* **Problem details**
From the data below, return the exact lines starting at the line containing "type / instances / area [µm²]" and ending at the line containing "## run 4: worst min path at each step", both included, and nothing else.

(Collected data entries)
.....

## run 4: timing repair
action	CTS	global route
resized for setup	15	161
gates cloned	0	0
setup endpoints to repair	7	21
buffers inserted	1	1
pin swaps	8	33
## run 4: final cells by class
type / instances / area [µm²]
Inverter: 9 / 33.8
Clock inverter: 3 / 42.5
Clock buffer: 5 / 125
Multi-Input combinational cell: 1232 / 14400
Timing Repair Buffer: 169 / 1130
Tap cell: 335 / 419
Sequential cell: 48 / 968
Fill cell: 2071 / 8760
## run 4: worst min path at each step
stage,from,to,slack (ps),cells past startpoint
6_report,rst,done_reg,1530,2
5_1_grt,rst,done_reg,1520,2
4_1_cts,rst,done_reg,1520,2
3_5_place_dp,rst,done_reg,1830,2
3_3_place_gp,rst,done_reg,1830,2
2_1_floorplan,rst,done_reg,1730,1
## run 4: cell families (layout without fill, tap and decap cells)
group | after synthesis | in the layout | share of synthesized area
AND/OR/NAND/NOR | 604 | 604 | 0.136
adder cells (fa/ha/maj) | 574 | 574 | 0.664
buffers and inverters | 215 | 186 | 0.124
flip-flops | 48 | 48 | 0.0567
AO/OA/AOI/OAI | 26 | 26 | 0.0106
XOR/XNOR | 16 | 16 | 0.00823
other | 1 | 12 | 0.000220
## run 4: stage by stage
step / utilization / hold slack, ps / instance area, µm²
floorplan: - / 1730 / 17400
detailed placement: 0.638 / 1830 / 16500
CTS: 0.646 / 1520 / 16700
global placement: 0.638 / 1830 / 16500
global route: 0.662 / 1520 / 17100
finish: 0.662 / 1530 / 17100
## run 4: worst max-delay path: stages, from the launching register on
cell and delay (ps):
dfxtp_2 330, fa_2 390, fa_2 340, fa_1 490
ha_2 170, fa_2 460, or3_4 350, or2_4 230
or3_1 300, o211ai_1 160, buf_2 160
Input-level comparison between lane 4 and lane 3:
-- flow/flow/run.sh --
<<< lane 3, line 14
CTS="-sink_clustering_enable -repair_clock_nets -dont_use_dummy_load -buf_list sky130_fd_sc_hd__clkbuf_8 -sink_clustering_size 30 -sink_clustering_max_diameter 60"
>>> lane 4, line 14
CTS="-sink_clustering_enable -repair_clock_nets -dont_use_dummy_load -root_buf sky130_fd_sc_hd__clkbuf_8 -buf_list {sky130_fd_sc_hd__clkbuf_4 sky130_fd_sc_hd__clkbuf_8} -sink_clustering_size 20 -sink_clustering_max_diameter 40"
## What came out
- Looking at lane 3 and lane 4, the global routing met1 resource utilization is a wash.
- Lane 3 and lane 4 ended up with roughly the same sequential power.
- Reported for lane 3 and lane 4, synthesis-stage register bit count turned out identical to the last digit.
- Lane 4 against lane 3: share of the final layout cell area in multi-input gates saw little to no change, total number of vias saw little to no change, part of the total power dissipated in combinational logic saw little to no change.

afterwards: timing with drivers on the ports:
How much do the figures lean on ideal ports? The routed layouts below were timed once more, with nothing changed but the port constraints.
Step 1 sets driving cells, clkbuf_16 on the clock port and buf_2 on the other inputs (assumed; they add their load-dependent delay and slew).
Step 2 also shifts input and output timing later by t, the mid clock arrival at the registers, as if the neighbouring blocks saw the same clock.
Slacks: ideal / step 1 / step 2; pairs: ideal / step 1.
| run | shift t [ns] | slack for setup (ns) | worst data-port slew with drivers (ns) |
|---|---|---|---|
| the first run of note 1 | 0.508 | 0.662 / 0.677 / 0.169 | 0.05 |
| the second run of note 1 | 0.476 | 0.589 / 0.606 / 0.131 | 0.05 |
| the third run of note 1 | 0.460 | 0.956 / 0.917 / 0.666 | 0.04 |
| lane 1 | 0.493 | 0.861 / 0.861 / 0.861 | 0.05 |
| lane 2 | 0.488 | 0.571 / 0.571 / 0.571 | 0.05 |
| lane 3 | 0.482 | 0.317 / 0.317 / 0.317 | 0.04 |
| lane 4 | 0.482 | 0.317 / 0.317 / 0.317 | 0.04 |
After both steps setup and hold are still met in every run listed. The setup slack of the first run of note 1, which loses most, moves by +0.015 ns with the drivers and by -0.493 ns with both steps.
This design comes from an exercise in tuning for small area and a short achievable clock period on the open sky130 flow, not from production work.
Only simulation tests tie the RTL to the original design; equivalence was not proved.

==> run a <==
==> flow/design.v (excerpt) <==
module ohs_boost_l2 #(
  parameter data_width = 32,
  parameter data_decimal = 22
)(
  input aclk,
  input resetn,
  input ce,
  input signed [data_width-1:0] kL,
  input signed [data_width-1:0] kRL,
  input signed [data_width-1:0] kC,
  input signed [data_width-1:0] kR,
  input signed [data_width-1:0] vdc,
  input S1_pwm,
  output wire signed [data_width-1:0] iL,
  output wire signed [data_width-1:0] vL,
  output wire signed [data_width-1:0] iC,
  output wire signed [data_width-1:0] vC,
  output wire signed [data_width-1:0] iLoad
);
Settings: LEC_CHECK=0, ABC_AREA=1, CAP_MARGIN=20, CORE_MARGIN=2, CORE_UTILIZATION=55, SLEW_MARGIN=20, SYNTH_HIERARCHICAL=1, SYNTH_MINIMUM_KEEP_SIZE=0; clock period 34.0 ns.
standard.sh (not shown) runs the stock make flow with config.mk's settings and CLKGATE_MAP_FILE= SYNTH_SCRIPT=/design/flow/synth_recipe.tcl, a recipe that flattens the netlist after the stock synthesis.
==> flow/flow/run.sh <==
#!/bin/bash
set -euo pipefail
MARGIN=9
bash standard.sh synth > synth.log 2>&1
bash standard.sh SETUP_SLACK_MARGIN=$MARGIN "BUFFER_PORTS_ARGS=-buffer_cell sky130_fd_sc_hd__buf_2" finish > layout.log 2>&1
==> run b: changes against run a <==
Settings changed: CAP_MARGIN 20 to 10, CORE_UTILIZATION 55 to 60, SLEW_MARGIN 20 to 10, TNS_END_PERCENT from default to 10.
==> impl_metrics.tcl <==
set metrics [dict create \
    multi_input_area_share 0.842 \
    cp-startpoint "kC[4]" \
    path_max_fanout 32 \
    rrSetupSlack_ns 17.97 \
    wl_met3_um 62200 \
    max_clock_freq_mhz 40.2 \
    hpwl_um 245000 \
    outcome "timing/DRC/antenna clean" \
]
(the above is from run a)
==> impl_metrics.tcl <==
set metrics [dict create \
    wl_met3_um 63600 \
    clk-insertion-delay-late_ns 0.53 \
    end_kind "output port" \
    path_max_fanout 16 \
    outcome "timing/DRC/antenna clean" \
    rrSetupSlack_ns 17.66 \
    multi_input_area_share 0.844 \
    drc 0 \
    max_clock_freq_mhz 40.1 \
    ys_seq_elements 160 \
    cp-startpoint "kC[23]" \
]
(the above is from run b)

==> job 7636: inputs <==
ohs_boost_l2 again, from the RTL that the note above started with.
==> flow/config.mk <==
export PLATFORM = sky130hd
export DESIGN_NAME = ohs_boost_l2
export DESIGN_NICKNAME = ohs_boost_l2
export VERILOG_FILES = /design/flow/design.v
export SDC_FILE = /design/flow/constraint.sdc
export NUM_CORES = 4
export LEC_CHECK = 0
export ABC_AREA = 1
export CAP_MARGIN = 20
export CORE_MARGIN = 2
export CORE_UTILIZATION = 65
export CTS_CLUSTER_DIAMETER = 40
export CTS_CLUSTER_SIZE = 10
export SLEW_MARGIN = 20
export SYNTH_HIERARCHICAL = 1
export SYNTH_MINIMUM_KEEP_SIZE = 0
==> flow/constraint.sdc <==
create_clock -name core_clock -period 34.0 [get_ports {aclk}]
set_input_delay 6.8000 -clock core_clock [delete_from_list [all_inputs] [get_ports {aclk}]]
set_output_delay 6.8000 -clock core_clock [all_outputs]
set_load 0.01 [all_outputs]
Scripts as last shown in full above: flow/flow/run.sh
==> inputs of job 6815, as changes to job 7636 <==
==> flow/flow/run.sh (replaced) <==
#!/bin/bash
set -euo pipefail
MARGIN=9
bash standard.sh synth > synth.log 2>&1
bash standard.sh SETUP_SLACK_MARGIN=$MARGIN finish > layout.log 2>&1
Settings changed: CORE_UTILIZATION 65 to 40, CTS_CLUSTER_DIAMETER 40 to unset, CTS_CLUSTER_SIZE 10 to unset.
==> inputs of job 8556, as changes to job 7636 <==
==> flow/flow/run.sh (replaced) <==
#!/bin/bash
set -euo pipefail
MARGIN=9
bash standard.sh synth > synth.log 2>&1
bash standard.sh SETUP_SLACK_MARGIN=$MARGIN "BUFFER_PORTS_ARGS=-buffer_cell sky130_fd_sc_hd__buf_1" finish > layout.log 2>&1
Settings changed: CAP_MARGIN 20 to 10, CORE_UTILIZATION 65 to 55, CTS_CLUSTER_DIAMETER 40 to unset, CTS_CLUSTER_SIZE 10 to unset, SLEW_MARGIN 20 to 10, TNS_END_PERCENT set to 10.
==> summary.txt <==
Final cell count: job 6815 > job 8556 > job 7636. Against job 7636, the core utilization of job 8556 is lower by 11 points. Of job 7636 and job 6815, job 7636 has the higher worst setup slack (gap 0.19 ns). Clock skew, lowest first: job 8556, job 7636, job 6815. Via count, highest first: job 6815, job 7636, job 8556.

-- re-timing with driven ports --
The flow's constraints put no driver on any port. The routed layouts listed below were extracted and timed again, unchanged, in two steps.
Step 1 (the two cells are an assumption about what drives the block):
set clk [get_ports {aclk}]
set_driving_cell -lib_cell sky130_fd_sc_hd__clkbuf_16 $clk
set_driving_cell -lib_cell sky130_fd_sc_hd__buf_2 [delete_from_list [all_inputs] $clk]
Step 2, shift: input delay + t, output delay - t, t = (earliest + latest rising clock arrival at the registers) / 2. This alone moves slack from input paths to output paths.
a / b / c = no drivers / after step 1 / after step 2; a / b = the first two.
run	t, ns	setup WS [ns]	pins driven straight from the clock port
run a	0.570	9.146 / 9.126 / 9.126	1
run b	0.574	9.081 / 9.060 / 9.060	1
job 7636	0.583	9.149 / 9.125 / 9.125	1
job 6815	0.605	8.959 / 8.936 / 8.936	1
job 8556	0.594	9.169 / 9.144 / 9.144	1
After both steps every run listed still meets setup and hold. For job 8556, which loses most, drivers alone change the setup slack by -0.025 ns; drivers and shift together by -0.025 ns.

.....

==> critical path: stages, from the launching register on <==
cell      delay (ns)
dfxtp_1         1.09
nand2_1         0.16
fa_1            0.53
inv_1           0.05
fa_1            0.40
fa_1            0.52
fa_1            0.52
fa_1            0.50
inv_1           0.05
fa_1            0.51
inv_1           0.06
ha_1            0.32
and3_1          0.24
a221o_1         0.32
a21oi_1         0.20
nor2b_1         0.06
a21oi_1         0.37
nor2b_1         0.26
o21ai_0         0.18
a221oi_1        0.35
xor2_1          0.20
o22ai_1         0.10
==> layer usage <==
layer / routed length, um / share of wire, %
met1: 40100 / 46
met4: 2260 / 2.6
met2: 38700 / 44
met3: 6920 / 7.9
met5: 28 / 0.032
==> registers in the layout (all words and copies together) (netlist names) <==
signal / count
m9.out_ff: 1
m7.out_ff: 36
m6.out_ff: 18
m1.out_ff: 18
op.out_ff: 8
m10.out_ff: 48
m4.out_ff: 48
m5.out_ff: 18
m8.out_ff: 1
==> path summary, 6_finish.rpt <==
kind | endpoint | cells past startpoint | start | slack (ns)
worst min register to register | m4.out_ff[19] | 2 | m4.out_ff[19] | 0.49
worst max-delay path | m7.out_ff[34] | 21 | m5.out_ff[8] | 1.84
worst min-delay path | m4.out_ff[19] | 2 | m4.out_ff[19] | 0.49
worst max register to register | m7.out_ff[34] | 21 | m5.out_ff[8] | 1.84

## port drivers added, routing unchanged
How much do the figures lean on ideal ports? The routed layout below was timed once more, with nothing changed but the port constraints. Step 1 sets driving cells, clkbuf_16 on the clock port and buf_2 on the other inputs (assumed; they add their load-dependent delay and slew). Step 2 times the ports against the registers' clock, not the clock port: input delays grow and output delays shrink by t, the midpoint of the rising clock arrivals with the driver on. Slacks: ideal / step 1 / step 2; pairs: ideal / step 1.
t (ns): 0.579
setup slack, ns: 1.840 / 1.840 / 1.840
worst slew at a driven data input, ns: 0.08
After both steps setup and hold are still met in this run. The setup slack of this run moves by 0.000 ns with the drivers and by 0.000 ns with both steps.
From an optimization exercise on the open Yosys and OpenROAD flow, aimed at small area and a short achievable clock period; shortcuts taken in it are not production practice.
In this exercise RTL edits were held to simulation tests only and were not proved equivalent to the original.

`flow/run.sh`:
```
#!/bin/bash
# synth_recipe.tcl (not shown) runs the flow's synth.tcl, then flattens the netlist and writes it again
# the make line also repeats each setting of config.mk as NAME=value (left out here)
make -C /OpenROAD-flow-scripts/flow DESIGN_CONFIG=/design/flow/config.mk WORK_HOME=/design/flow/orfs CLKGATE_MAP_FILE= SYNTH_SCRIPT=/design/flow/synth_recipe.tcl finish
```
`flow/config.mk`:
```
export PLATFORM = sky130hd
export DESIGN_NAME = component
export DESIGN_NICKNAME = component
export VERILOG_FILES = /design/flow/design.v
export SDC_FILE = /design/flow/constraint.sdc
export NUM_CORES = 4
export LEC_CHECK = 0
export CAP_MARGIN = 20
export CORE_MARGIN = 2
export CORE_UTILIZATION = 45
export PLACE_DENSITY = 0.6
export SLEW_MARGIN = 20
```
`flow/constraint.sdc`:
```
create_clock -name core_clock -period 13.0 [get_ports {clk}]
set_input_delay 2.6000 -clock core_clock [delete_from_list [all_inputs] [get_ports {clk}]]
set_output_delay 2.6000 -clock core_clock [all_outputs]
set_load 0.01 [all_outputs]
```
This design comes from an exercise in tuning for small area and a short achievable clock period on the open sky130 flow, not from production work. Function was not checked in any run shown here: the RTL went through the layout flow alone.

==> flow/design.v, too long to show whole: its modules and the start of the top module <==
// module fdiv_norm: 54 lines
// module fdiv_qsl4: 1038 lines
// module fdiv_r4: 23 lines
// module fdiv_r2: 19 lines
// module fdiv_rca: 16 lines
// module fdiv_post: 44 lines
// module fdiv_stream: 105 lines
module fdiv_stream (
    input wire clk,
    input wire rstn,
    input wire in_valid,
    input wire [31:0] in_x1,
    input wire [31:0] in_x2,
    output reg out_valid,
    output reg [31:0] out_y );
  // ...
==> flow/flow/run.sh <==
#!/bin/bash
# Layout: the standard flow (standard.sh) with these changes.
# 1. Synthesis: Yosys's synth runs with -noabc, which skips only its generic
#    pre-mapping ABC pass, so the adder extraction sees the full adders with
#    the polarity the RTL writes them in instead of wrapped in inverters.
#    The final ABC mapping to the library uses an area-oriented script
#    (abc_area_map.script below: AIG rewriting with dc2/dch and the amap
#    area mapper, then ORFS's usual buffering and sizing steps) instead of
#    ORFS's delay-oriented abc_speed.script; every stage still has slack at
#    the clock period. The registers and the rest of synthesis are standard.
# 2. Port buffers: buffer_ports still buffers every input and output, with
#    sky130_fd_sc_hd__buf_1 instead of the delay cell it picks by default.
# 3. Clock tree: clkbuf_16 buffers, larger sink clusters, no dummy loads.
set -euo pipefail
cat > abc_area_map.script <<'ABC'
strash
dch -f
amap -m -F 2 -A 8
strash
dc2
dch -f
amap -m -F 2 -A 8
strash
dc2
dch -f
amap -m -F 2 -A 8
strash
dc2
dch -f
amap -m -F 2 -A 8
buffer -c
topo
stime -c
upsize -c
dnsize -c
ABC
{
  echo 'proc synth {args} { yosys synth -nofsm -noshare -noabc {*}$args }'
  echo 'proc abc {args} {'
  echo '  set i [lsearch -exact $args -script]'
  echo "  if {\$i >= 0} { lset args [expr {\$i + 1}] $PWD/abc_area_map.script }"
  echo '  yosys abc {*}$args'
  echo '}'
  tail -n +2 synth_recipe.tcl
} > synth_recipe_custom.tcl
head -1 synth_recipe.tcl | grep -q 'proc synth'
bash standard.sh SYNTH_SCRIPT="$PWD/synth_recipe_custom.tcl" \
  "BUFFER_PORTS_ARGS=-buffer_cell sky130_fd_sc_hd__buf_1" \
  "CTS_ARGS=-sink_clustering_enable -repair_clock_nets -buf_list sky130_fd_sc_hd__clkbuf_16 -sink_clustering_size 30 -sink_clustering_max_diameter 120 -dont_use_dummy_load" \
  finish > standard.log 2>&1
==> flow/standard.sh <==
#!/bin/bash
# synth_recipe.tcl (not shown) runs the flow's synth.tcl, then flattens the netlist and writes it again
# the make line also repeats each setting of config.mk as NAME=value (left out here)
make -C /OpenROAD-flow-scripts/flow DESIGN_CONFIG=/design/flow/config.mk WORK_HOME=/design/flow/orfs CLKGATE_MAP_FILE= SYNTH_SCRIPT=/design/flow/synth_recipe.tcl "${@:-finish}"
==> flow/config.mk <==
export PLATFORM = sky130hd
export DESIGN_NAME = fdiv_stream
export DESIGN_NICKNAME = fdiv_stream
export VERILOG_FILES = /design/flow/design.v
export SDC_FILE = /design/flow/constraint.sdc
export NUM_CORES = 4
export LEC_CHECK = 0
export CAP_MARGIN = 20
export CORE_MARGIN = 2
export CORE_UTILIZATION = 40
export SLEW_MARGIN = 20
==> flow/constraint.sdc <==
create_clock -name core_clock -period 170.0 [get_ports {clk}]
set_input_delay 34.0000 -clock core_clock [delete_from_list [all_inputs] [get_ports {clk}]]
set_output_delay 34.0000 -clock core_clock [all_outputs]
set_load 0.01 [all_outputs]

.....

* **Exercise output**
type / instances / area [µm²]
Inverter: 9 / 33.8
Clock inverter: 3 / 42.5
Clock buffer: 5 / 125
Multi-Input combinational cell: 1232 / 14400
Timing Repair Buffer: 169 / 1130
Tap cell: 335 / 419
Sequential cell: 48 / 968
Fill cell: 2071 / 8760
## run 4: worst min path at each step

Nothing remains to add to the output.